Only you know what your biases are, but I know you have them. The more you can honestly understand them, and make sure that they aren't driving your picks, the better off you will be. Objectivity is the friend of good handicapping.
Experts come out of the woodwork at tournament time. People who haven't talked about college hoops all year suddenly know everything there is to know in March - and you won't hear from them about it again once April rolls around. These 'experts' will have strong opinions about who is going to win and what you should do. And most of it is just plain crap.

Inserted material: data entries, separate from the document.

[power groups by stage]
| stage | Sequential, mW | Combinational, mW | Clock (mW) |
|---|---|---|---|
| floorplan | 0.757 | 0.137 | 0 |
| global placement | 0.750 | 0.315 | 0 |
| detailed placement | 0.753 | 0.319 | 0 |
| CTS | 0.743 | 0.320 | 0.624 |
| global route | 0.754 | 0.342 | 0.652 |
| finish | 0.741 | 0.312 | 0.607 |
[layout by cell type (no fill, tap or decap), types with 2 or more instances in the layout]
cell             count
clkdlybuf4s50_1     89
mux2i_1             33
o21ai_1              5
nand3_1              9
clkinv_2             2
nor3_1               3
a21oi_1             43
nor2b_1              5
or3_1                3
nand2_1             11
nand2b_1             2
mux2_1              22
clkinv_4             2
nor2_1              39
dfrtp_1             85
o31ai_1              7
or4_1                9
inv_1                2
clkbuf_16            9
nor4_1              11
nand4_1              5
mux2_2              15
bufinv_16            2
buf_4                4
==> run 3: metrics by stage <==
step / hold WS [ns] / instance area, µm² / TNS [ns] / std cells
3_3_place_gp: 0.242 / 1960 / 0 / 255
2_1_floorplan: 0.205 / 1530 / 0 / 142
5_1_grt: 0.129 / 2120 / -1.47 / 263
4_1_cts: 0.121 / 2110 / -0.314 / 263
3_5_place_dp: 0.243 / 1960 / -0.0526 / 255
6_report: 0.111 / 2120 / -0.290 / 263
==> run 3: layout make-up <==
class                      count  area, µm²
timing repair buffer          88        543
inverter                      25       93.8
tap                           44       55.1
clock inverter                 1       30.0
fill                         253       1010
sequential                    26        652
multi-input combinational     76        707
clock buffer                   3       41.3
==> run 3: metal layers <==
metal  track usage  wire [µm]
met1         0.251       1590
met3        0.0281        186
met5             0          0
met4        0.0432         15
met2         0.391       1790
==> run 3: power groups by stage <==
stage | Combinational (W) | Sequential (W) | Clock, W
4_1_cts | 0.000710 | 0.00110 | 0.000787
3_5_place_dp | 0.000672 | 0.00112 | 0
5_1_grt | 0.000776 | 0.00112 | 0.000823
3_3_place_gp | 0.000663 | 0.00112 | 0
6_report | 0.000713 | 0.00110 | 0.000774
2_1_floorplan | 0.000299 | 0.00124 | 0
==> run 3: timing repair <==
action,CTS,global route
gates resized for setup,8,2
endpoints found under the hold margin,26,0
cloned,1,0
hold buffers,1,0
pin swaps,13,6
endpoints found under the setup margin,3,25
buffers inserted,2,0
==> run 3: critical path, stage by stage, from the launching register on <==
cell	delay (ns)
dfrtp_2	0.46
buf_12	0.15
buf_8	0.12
===== src/rtl/conv_pkg.sv =====
// Shared types and constants for the convolver weight path.
package conv_pkg;

  localparam int unsigned WEIGHT_W    = 32;
  localparam int unsigned KERNEL_TAPS = 9;

  typedef logic [WEIGHT_W-1:0] weight_t;

  typedef enum logic [1:0] {
    IDLE = 2'd0,
    LOAD = 2'd1,
    FULL = 2'd2
  } wstate_e;

endpackage


===== src/rtl/weight_bank.sv =====
// N-entry weight register array.
// Ports: clk, reset (async, active-high); wr_en/wr_idx/wr_data single-entry write;
//        load_en/load_data parallel load of all entries (wins over wr_en);
//        rd_data flattened contents, entry j at [j*BIT_WIDTH +: BIT_WIDTH].
module weight_bank
  import conv_pkg::*;
#(
  parameter int unsigned BIT_WIDTH = WEIGHT_W,
  parameter int unsigned N         = KERNEL_TAPS,
  parameter int unsigned IDX_W     = $clog2(N)
) (
  input  logic                   clk,
  input  logic                   reset,
  input  logic                   wr_en,
  input  logic [IDX_W-1:0]       wr_idx,
  input  logic [BIT_WIDTH-1:0]   wr_data,
  input  logic                   load_en,
  input  logic [N*BIT_WIDTH-1:0] load_data,
  output logic [N*BIT_WIDTH-1:0] rd_data
);

  logic [BIT_WIDTH-1:0] mem_q [N];
  logic [BIT_WIDTH-1:0] mem_d [N];

  // Next-entry selection: parallel load, else indexed write, else hold.
  always_comb begin
    for (int j = 0; j < int'(N); j++) begin
      mem_d[j] = mem_q[j];
      if (load_en) begin
        mem_d[j] = load_data[j*BIT_WIDTH +: BIT_WIDTH];
      end else if (wr_en && (wr_idx == IDX_W'(j))) begin
        mem_d[j] = wr_data;
      end
    end
  end

  always_ff @(posedge clk or posedge reset) begin
    if (reset) begin
      for (int j = 0; j < int'(N); j++) begin
        mem_q[j] <= '0;
      end
    end else begin
      for (int j = 0; j < int'(N); j++) begin
        mem_q[j] <= mem_d[j];
      end
    end
  end

  // Flattened read straight from the flops.
  for (genvar g = 0; g < int'(N); g++) begin : g_rd
    assign rd_data[g*BIT_WIDTH +: BIT_WIDTH] = mem_q[g];
  end

endmodule


===== src/rtl/weight_dbuf_register.sv =====
// Double-buffered kernel weight register. Words stream into a shadow bank
// under valid/ready; a swap at a frame boundary copies the full shadow set
// into the active bank that drives the convolver.
// Ports: clk, reset (async, active-high); weight_valid/weight_in/weight_ready
//        serial load, tap 0 first; clear aborts a shadow load; swap_req
//        promotes a full shadow; weight_out active bank (flattened);
//        active_valid, shadow_full status; swap_err pulse on a premature swap.
module weight_dbuf_register
  import conv_pkg::*;
#(
  parameter int unsigned BIT_WIDTH = WEIGHT_W,
  parameter int unsigned N         = KERNEL_TAPS,
  parameter int unsigned IDX_W     = $clog2(N)
) (
  input  logic                   clk,
  input  logic                   reset,
  input  logic                   weight_valid,
  input  logic [BIT_WIDTH-1:0]   weight_in,
  output logic                   weight_ready,
  input  logic                   clear,
  input  logic                   swap_req,
  output logic [N*BIT_WIDTH-1:0] weight_out,
  output logic                   active_valid,
  output logic                   shadow_full,
  output logic                   swap_err
);

  wstate_e          state_q, state_d;
  logic [IDX_W-1:0] idx_q, idx_d;
  logic             active_valid_q, active_valid_d;
  logic             shadow_full_q, shadow_full_d;
  logic             swap_err_q, swap_err_d;
  logic             weight_ready_q, weight_ready_d;

  logic             accept_c;
  logic             shadow_wr_c;
  logic             active_load_c;
  logic [N*BIT_WIDTH-1:0] shadow_data;

  assign accept_c = weight_valid & weight_ready_q;

  // Next state and bank controls; clear dominates words and swaps.
  always_comb begin
    state_d        = state_q;
    idx_d          = idx_q;
    active_valid_d = active_valid_q;
    swap_err_d     = 1'b0;
    shadow_wr_c    = 1'b0;
    active_load_c  = 1'b0;

    if (clear) begin
      state_d = IDLE;
      idx_d   = '0;
    end else begin
      unique case (state_q)
        IDLE: begin
          if (accept_c) begin
            shadow_wr_c = 1'b1;
            idx_d       = IDX_W'(1);
            state_d     = LOAD;
          end
          if (swap_req) swap_err_d = 1'b1;
        end
        LOAD: begin
          if (accept_c) begin
            shadow_wr_c = 1'b1;
            if (idx_q == IDX_W'(N - 1)) begin
              idx_d   = '0;
              state_d = FULL;
            end else begin
              idx_d = idx_q + IDX_W'(1);
            end
          end
          // A swap racing the final word is refused; a fresh request is needed.
          if (swap_req) swap_err_d = 1'b1;
        end
        FULL: begin
          if (swap_req) begin
            active_load_c  = 1'b1;
            active_valid_d = 1'b1;
            state_d        = IDLE;
          end
        end
        default: begin
          state_d = IDLE;
          idx_d   = '0;
        end
      endcase
    end

    weight_ready_d = (state_d != FULL);
    shadow_full_d  = (state_d == FULL);
  end

  always_ff @(posedge clk or posedge reset) begin
    if (reset) begin
      state_q        <= IDLE;
      idx_q          <= '0;
      active_valid_q <= 1'b0;
      shadow_full_q  <= 1'b0;
      swap_err_q     <= 1'b0;
      weight_ready_q <= 1'b0;
    end else begin
      state_q        <= state_d;
      idx_q          <= idx_d;
      active_valid_q <= active_valid_d;
      shadow_full_q  <= shadow_full_d;
      swap_err_q     <= swap_err_d;
      weight_ready_q <= weight_ready_d;
    end
  end

  assign weight_ready = weight_ready_q;
  assign active_valid = active_valid_q;
  assign shadow_full  = shadow_full_q;
  assign swap_err     = swap_err_q;

  // Shadow bank: indexed writes from the serial stream.
  weight_bank #(
    .BIT_WIDTH (BIT_WIDTH),
    .N         (N),
    .IDX_W     (IDX_W)
  ) u_shadow (
    .clk       (clk),
    .reset     (reset),
    .wr_en     (shadow_wr_c),
    .wr_idx    (idx_q),
    .wr_data   (weight_in),
    .load_en   (1'b0),
    .load_data ('0),
    .rd_data   (shadow_data)
  );

  // Active bank: one-cycle parallel copy of the shadow on swap.
  weight_bank #(
    .BIT_WIDTH (BIT_WIDTH),
    .N         (N),
    .IDX_W     (IDX_W)
  ) u_active (
    .clk       (clk),
    .reset     (reset),
    .wr_en     (1'b0),
    .wr_idx    ('0),
    .wr_data   ('0),
    .load_en   (active_load_c),
    .load_data (shadow_data),
    .rd_data   (weight_out)
  );

endmodule


===== config.mk =====
export PLATFORM = sky130hd
export DESIGN_NAME = weight_dbuf_register
export DESIGN_NICKNAME = d
export VERILOG_FILES = /design/src/rtl/conv_pkg.sv /design/src/rtl/weight_bank.sv /design/src/rtl/weight_dbuf_register.sv
export SDC_FILE = /design/constraint.sdc
export NUM_CORES = 1
export LEC_CHECK = 0
export ABC_AREA = 1
export BUFFER_PORTS_ARGS = -buffer_cell sky130_fd_sc_hd__buf_2
export CORE_UTILIZATION = 35
export DETAILED_ROUTE_END_ITERATION = 10
export PLACE_DENSITY_LB_ADDON = 0.15
export SLEW_MARGIN = 20
export SYNTH_ARGS = -nofsm -noshare
export SYNTH_HDL_FRONTEND = slang
export SYNTH_SLANG_ARGS = --single-unit

===== constraint.sdc =====
create_clock -name clk -period 41.5 [get_ports clk]
set_input_delay 12.45 -clock clk [delete_from_list [all_inputs] [get_ports clk]]
set_output_delay 12.45 -clock clk [all_outputs]
set_load 0.02 [all_outputs]

==> summary.md <==
| Metric | Value |
|---|---|
| Top cells by area, synth | `dfrtp_1 65%, nand2_1 9.9%, o21ai_1 5.8%` |
| Area Overhead vs Synth | `18.5%` |
| Width of the die | `256 um` |
| # DRC | `0` |
| Starting Density | `35.5%` |
| Row cnt | `92` |
| Nets | `2584` |
| # Post-CTS Setup Buffers | `0` |
| Top cell type's share of synthesized area | `65.2%` |
| Seq/Total Area, Yosys | `65.2%` |
| FF+latch count, synth | `586` |
| Area of the multi-input gates | `5780 um^2` |
| Ratio of cells with drive above 1 in the final layout | `20.9%` |
| FF+latch area | `14700 um^2` |
| Post_cts resized | `0` |
| Die Ht | `256 um` |
| Final setup fails | `0` |
| Crit-path cells | `buf_2 > inv_8 > buf_4 > buf_4 > buf_4 > buf_12` |
| Measured slew at the worst slew-check pin | `972 ps` |
| Yosys cell types | `24` |
| CORE AREA | `63300 um^2` |
| Fin. Hold Viols | `0` |
| Commonest cells in the netlist | `594 x nand2_1, 586 x dfrtp_1, 330 x inv_1` |
| Critical path data arrival time | `15720 ps` |
| Period minus WS final | `14950 ps` |
| Top_reg_cell synth | `dfrtp_1` |
| Hold Crit Class | `reg2reg` |
| I/O Buffers | `328` |
| Leak | `13.1 nW` |
| Count leader, synth | `nand2_1` |
| Clock transition at path regs | `60 ps` |
| Vias in the first global route | `15300` |
| HPWL after DPL | `37900 um` |
| Worst skew pair latency | `590 ps` |
| Critical path required time | `42270 ps` |
| WS Path Type | `in2async` |
| Synth Instances | `2249` |
| Yosys top cell by area | `dfrtp_1` |
| Max transition margin | `35.2%` |
| First-pass GRT wire length | `91600 um` |
| Overall Global Routing Usage | `18.1%` |
| CTS Buffer Depth | `3` |
| Async SR Flop Fraction | `100%` |
| Vias per cell | `4.47` |
| Ant diodes | `0` |
| Die area | `65300 um^2` |
| H-tree Lvls | `3` |
| Setup Skew | `17.4 ps` |
| F_max | `0.0669 GHz` |
| Post-route cell area | `26700 um^2` |
| Placed cell area | `24500 um^2` |
| GPL Wtd Cong | `0.762` |
| CP max stage delay | `800 ps` |
| Max-capacitance violation count | `0` |
| Post-Route WL | `58100 um` |
| PD cells | `46.0 nW/um^2` |
| Syn_area_per_cell | `10.0 um^2` |
| Worst VDD drop | `0.0247 mV` |
| Crit-path max FO | `126` |
| Post-synth EDFFs | `0` |
| Startpoint types | `input pin` |
| Largest net degree at the start of global routing | `127` |
| Root buf cell | `clkbuf_16` |
| Via count | `15400` |
| Max-slew violation count | `0` |
| Clock net sink count | `586` |
| Crit end category | `asynchronous set/reset pin` |
| CTS tree | `built` |
| Routed WL per cell | `16.9 um` |
| Critical path's most frequent cell | `buf_4` |
| Fill cells | `6316` |
| Mapped Nets | `2290` |
| Total CTS buffers | `67` |
| Hold buffers post-CTS | `0` |
| TNS Setup | `0 ps` |
| Status | `completed` |
| Remaining global-route overflow | `0` |
| Area of the mapped netlist | `22500 um^2` |
| Critical-path top delay cell | `buf_4` |
| DRT Pass-1 Iters | `5` |
| DR iter-0 viols | `1098` |
| Antenna violations before repair | `0` |
| Ports | `329` |
| Post-DRT Antenna Nets | `0` |
| Syn. warnings | `0` |
| RSZ-0062 raised after global routing | `no` |
| Final Cycle Share | `36.0%` |
==> metrics by stage <==
step                power, mW  instances  hold WS (ps)  utilization (%)  worst slack (ps)
CTS                      1.25       3433           480             42.0             26150
global route             1.28       3435           491             42.1             26040
finish                   1.23       3435           476             42.1             26550
detailed placement      0.672       3318           461             38.7             25510
floorplan               0.653       2249           455                -             12650
global placement        0.670       3318           447             38.7             25560
==> placed cells by master (no fill, tap or decap), drive strengths merged <==
cell type and instances:
ha 4, clkinv 13, clkbuf 99, dfrtp 586, nand2 597, buf 343
nand3 16, a21oi 3, nor2 8, o21ai 580, bufinv 1, nand4 2
inv 337
==> final timing paths <==
kind,from,to,slack (ps),depth (start not counted)
max,reset,u_active.rd_data[113],26550,6
min,u_active.rd_data[23],u_active.rd_data[23],480,2
max reg2reg,state_q[0],u_active.rd_data[244],38260,7
min reg2reg,u_active.rd_data[23],u_active.rd_data[23],480,2
max in group clk,clear,u_active.rd_data[244],26720,6
min in group asynchronous,reset,u_active.rd_data[88],12030,2
==> cells by family after synthesis <==
| logic type | Yosys count | synth area share, % |
|---|---|---|
| AOI/OAI and AO/OA | 583 | 14.3 |
| adders and majority gates | 4 | 0.223 |
| buffers and inverters | 453 | 9.14 |
| DFF | 586 | 65.2 |
| and+or+nand+nor | 623 | 11.2 |
==> layout make-up <==
type / count / share of cell area, %
Inverter: 335 / 4.75
Sequential cell: 586 / 55.0
Tap cell: 846 / 3.97
Multi-Input combinational cell: 1210 / 21.7
Timing Repair Buffer: 343 / 6.70
Clock buffer: 99 / 7.46
Clock inverter: 16 / 0.422
==> power by group <==
part	internal (mW)	leakage, nW	switching (mW)
sequential	0.594	8.06	0.0119
combinational	0.0155	4.02	0.0387
clock	0.337	1.05	0.229
==> state kept, by name (all words and copies together) (netlist names) <==
signal / flops
weight_ready: 1
u_shadow.rd_data: 288
idx_q: 4
state_q: 2
active_valid: 1
u_active.rd_data: 288
swap_err: 1
shadow_full: 1
==> critical path: cells and delay by family <==
family,cells,cell delay [ps]
buf+inv,6,3070
==> routing by layer <==
metal	part of all wire, %	track usage (%)	vias to the layer above
met5	0	0	-
met3	4.7	3.69	49
li1	-	-	7651
met4	1.8	5.59	0
met2	50	30.9	296
met1	43	22.9	7364
(Power assumes the default switching activity.)
**config.mk**
```make
export PLATFORM = sky130hd
export DESIGN_NAME = adder_rr_sched
export DESIGN_NICKNAME = d
export VERILOG_FILES = /design/src/rtl/adder_sched_pkg.sv /design/src/rtl/adder_rr_sched_rr_arb2.sv /design/src/rtl/adder_rr_sched.sv
export SDC_FILE = /design/constraint.sdc
export NUM_CORES = 1
export LEC_CHECK = 0
export BUFFER_PORTS_ARGS = -buffer_cell sky130_fd_sc_hd__buf_2
export CORE_MARGIN = 10
export CORE_UTILIZATION = 50
export CTS_CLUSTER_DIAMETER = 120
export DETAILED_ROUTE_END_ITERATION = 7
export PLACE_DENSITY = 0.76
export SLEW_MARGIN = 20
export SYNTH_ARGS = -nofsm -noshare
export SYNTH_HDL_FRONTEND = slang
export SYNTH_HIERARCHICAL = 1
export SYNTH_SLANG_ARGS = --single-unit
```
**constraint.sdc**
```tcl
create_clock -name clk -period 5.15 [get_ports clk]
set_clock_uncertainty 0.15 [all_clocks]
set_input_delay 0.515 -clock clk [delete_from_list [all_inputs] [get_ports clk]]
set_output_delay 0.515 -clock clk [all_outputs]
set_load 0.1 [all_outputs]
```
--- src/rtl/branch_decoder_unit.sv ---
// Branch decoder: selects the next-PC source from the branch kind and, for
// conditional branches, from an rs1/rs2 comparison. Also keeps a registered
// copy of the select and a saturating count of redirecting cycles.
//
// Ports:
//   clock            - rising-edge clock for all registered state
//   reset_n          - synchronous active-low reset
//   branch_type      - branch_t encoding (NoBranch/Mret/Sret/Jump/CondBranch)
//   cond_branch_type - cond_branch_t encoding (RISC-V funct3)
//   read_data_1      - rs1 operand
//   read_data_2      - rs2 operand
//   pc_src           - next-PC select (combinational)
//   taken            - pc_src != PcPlus4Src (combinational)
//   pc_src_q         - pc_src registered one cycle
//   redirect_count   - saturating count of cycles with taken=1

package branch_decoder_unit_pkg;

    typedef enum logic [2:0] {
        NoBranch   = 3'd0,
        Mret       = 3'd1,
        Sret       = 3'd2,
        Jump       = 3'd3,
        CondBranch = 3'd4
    } branch_t;

    typedef enum logic [2:0] {
        Beq  = 3'd0,
        Bne  = 3'd1,
        Blt  = 3'd4,
        Bge  = 3'd5,
        Bltu = 3'd6,
        Bgeu = 3'd7
    } cond_branch_t;

    typedef enum logic [1:0] {
        PcPlus4Src             = 2'b00,
        SepcSrc                = 2'b01,
        MepcSrc                = 2'b10,
        PcOrReadDataPlusImmSrc = 2'b11
    } pc_src_t;

endpackage

module branch_decoder_unit
    import branch_decoder_unit_pkg::*;
#(
    parameter int unsigned Width = 32
) (
    input  logic             clock,
    input  logic             reset_n,
    input  logic [2:0]       branch_type,
    input  logic [2:0]       cond_branch_type,
    input  logic [Width-1:0] read_data_1,
    input  logic [Width-1:0] read_data_2,
    output logic [1:0]       pc_src,
    output logic             taken,
    output logic [1:0]       pc_src_q,
    output logic [31:0]      redirect_count
);

    localparam int unsigned CountWidth = 32;
    localparam logic [CountWidth-1:0] CountMax = '1;

    logic equal;
    logic less_signed;
    logic less_unsigned;
    logic cond_holds;

    // Operand comparisons; signed compare uses the MSB at full Width as sign.
    assign equal         = (read_data_1 == read_data_2);
    assign less_signed   = ($signed(read_data_1) < $signed(read_data_2));
    assign less_unsigned = (read_data_1 < read_data_2);

    // Condition evaluation; undefined funct3 encodings never hold.
    always_comb begin
        cond_holds = 1'b0;
        case (cond_branch_type)
            Beq:     cond_holds = equal;
            Bne:     cond_holds = !equal;
            Blt:     cond_holds = less_signed;
            Bge:     cond_holds = !less_signed;
            Bltu:    cond_holds = less_unsigned;
            Bgeu:    cond_holds = !less_unsigned;
            default: cond_holds = 1'b0;
        endcase
    end

    // Next-PC select; undefined branch kinds fall through to PC+4.
    always_comb begin
        pc_src = PcPlus4Src;
        case (branch_type)
            Sret:       pc_src = SepcSrc;
            Mret:       pc_src = MepcSrc;
            Jump:       pc_src = PcOrReadDataPlusImmSrc;
            CondBranch: pc_src = cond_holds ? PcOrReadDataPlusImmSrc : PcPlus4Src;
            default:    pc_src = PcPlus4Src;
        endcase
    end

    assign taken = (pc_src != PcPlus4Src);

    // Registered select and saturating redirect counter; reset wins over increment.
    always_ff @(posedge clock) begin
        if (!reset_n) begin
            pc_src_q       <= PcPlus4Src;
            redirect_count <= '0;
        end else begin
            pc_src_q <= pc_src;
            if (taken && (redirect_count != CountMax)) begin
                redirect_count <= redirect_count + CountWidth'(1);
            end
        end
    end

endmodule

--- config.mk ---
export PLATFORM = sky130hd
export DESIGN_NAME = branch_decoder_unit
export DESIGN_NICKNAME = d
export VERILOG_FILES = /design/src/rtl/branch_decoder_unit.sv
export SDC_FILE = /design/constraint.sdc
export NUM_CORES = 1
export LEC_CHECK = 0
export ABC_CLOCK_PERIOD_IN_PS = 3150
export BUFFER_PORTS_ARGS = -buffer_cell sky130_fd_sc_hd__buf_2
export CAP_MARGIN = 20
export CORE_MARGIN = 1
export CORE_UTILIZATION = 40
export DETAILED_ROUTE_END_ITERATION = 12
export PLACE_DENSITY = 0.72
export SETUP_SLACK_MARGIN = 0.15
export SYNTH_ARGS = -nofsm -noshare
export SYNTH_HDL_FRONTEND = slang
export SYNTH_SLANG_ARGS = --single-unit
--- constraint.sdc ---
create_clock -name clock -period 3.15 [get_ports clock]
set_input_delay 0.315 -clock clock [delete_from_list [all_inputs] [get_ports clock]]
set_output_delay 0.315 -clock clock [all_outputs]
set_load 0.03 [all_outputs]
Yosys cells after proc, flatten, opt, wreduce, memory -nomap -nowiden
Cells that the tools add are included.

word-level totals
  register bits after elaboration = 34
  output and inout port bits = 37

operators by class
  $add $sub $neg = 1
  order comparisons = 2
  equality and inequality tests = 11
  multiplexer cells = 3
  reduce and logical (&&, ||, !) cells = 6

operator list
  cell                     count
  $lt A32 B32 Y1           2
  $add A32 B1 Y32 const B  1
  $eq A32 B32 Y1           1
  $ne A32 B32 Y1 const B   1
  $eq A3 B3 Y1 const B     5
  $pmux W2 S4              1
  $eq A3 B1 Y1 const B     2
  $eq A3 B2 Y1 const B     2
  $pmux W1 S6              1
  $logic_not A1 Y1         3
  $logic_not A3 Y1         1
  $mux W2                  1
  $reduce_bool A2 Y1       1
  $logic_and A1 B1 Y1      1

Longest topological paths before layout
Gate-level depths: netlist of run 1.

  depth after elaboration = 7
  gate-level depth with buffers = 14
  mapped depth without buffers = 11

Least setup slack after synthesis of run 1
Ideal clock, no wire load.

  path type = reg2reg
  start = register redirect_count[2]
  end = register redirect_count[23]
  library setup time = 115 ps
  arrival = 2,619 ps
  data required time = 3,035 ps
  setup slack = 417 ps
  stages on the path, launching flop included = 12
  clock period less this slack = 2,733 ps
  cells stage by stage = dfxtp_1 -> and4_1 -> and3_1 -> and3_4 -> and2_4 -> nand4_2 -> nor4_4 -> or2_1 -> buf_4 -> buf_4 -> nor4_1 -> o21a_1

on the way
  cells in the longest elaborated chain, start to end = 2
  elaborated cells on any way between the ends = 3

ends and longest elaborated chain
  item                                                     RTL line  RTL
  start, declared                                          59        output logic [31:0] redirect_count
  start signal, assigned                                   111       redirect_count <= redirect_count + CountWidth'(1);
  branches (longest 2 deep; another with $add A32 B1 Y32)  -

Several ways; the timed one is not identified.
A chain may end at the register's enable or synchronous reset.

Worst setup path in the final report of run 1
  start = input read_data_1[29]
  end = output taken

on the way
  cells in the longest elaborated chain, start to end = 6
  elaborated cells on any way between the ends = 10

ends and longest elaborated chain
  item                                    RTL line    RTL
  start, declared                         54          input logic [Width-1:0] read_data_1,
  $lt A32 B32 Y1 (tied with other cells)  73          assign less_unsigned = (read_data_1 < read_data_2);
  $logic_not A1 Y1 (on tied branches)     84, 80, 82
  $pmux W1 S6 *                           78          case (cond_branch_type)
  $mux W2 *                               96          CondBranch: pc_src = cond_holds ? PcOrReadDataPlusImmSrc : PcPlus4Src;
  $pmux W2 S4 *                           92          case (branch_type)
  $reduce_bool A2 Y1 *                    101         assign taken = (pc_src != PcPlus4Src);
  end, declared                           57          output logic taken,

Every way passes the cells marked *; elsewhere a longest branch is shown, timed or not.

==> summary.txt, run 1 <==
Total grt overflow: 0
Yosys top cell area share: 26.3%
Synthesis-stage register bit count: 34
Post-layout min period: 2.86 ns
N_diodes: 0
Leak: 1.65 nW
Layout fillers: 618
Die X-Extent: 82.4 um
Cell Area, Placed: 3180 um^2
Port bufs: 108
Max clock buf depth: 2
Hpwl dp: 5.18 mm
Placer's final routability congestion estimate: 0.767
Final period util: 90.7%
Vias in the first global route: 2481
Syn nets: 436
Count of cell types in the netlist: 45
NumNets Final: 545
Max stage delay on crit path: 0.50 ns
Layout cells sized above 1: 28.6%
Die footprint: 6790 um^2
Type of the most critical hold path: primary input to flip-flop
Crit path launch type: primary input
Crit Path Class: primary input to primary output
Starting Density: 42.4%
Register area: 681 um^2
Row count: 28
Measured slew at the worst slew-check pin: 0.748 ns
Initial antenna violation count: 0
Worst VDD drop: 0.204 mV
CTS Hold Bufs: 0
Post-DRT Antenna Nets: 0
Worst Path Arrival: 2.54 ns
Most numerous cell in the Yosys netlist: inv_1
# setup viols final: 0
Largest cells by area after synthesis: dfxtp_1 (26%), ha_1 (16%), inv_1 (5.5%)
Asr flop ratio synth: 0%
Unrepaired setup endpoints after global routing: false
Skew final: 0.00643 ns
TritonCTS buffer count: 5
Total core area: 6100 um^2
Setup crit end kind: primary output
Area occupied by multi-input gates: 1690 um^2
Netlist Area Pre-Place: 2590 um^2
List of most frequent post-synthesis cells: inv_1 (38), dfxtp_1 (34), ha_1 (33)
EDFF count, synth: 0
Final wirelength: 6.43 mm
Post-synth top area cell: dfxtp_1
Final hold violation count: 0
CTS tree: built
CTS Sinks: 34
Max transition margin: 50.1%
CP Cell Sequence: buf_2 > ha_1 > a21o_1 > a21o_1 > a221oi_1 > o21ai_0 > or3b_2 > a31oi_2 > buf_4 > inv_1 > buf_2
Largest net degree at the start of global routing: 25
Syn Area/Cell: 7.82 um^2
CP max stage cell: or3b_2
Clk Latency, worst-skew pair: 0.28 ns
Global-route wire length before repair: 10.5 mm
WL per Instance: 12.5 um
Vias per Instance: 5.28
GRT Total Usage: 19.8%
Req. time, crit path: 2.83 ns
Cell area after layout: 3300 um^2
Setup TNS Final: 0 ns
Top_reg_cell synth: dfxtp_1
Via count: 2726
Reg clk slew, reported paths: 0.07 ns
Max_cap viols: 0
Die Y: 82.4 um
FMAX: 350 MHz
Root Buffer: clkbuf_8
Area Overhead vs Synth: 27.7%
Pwr dens: 316 nW/um^2
1st-iter DRT viols: 101
Post-synthesis sequential area ratio: 26.3%
Ports: 109
Drt pass-1 iters: 4
H-tree levels: 2
DRC viols: 0
Status: completed
Final max-slew violation count: 0
Mapped Cells: 331
Synthesis Warnings: 0
CP Max Fanout: 5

Hype runs wild in March, but you have to ignore it and focus instead on the research you have done, the things you have seen, and the opinions of the true experts you trust because they are legitimate and actually worth your attention.
Go easy on the upsets
Everyone loves the upsets when it comes to the tournament - especially in the first two rounds. But here's the thing - they aren't as common as you might think. Most years at least half the Elite Eight is No. 1 or No. 2 seeds. The more Elite Eight teams you have alive in your bracket the better off you are. And if an obscure team makes the Elite Eight then it doesn't really matter if you have it because most other people won't, either. So pick a couple of upsets if you want to, but in the end it's the boring brackets that more often win.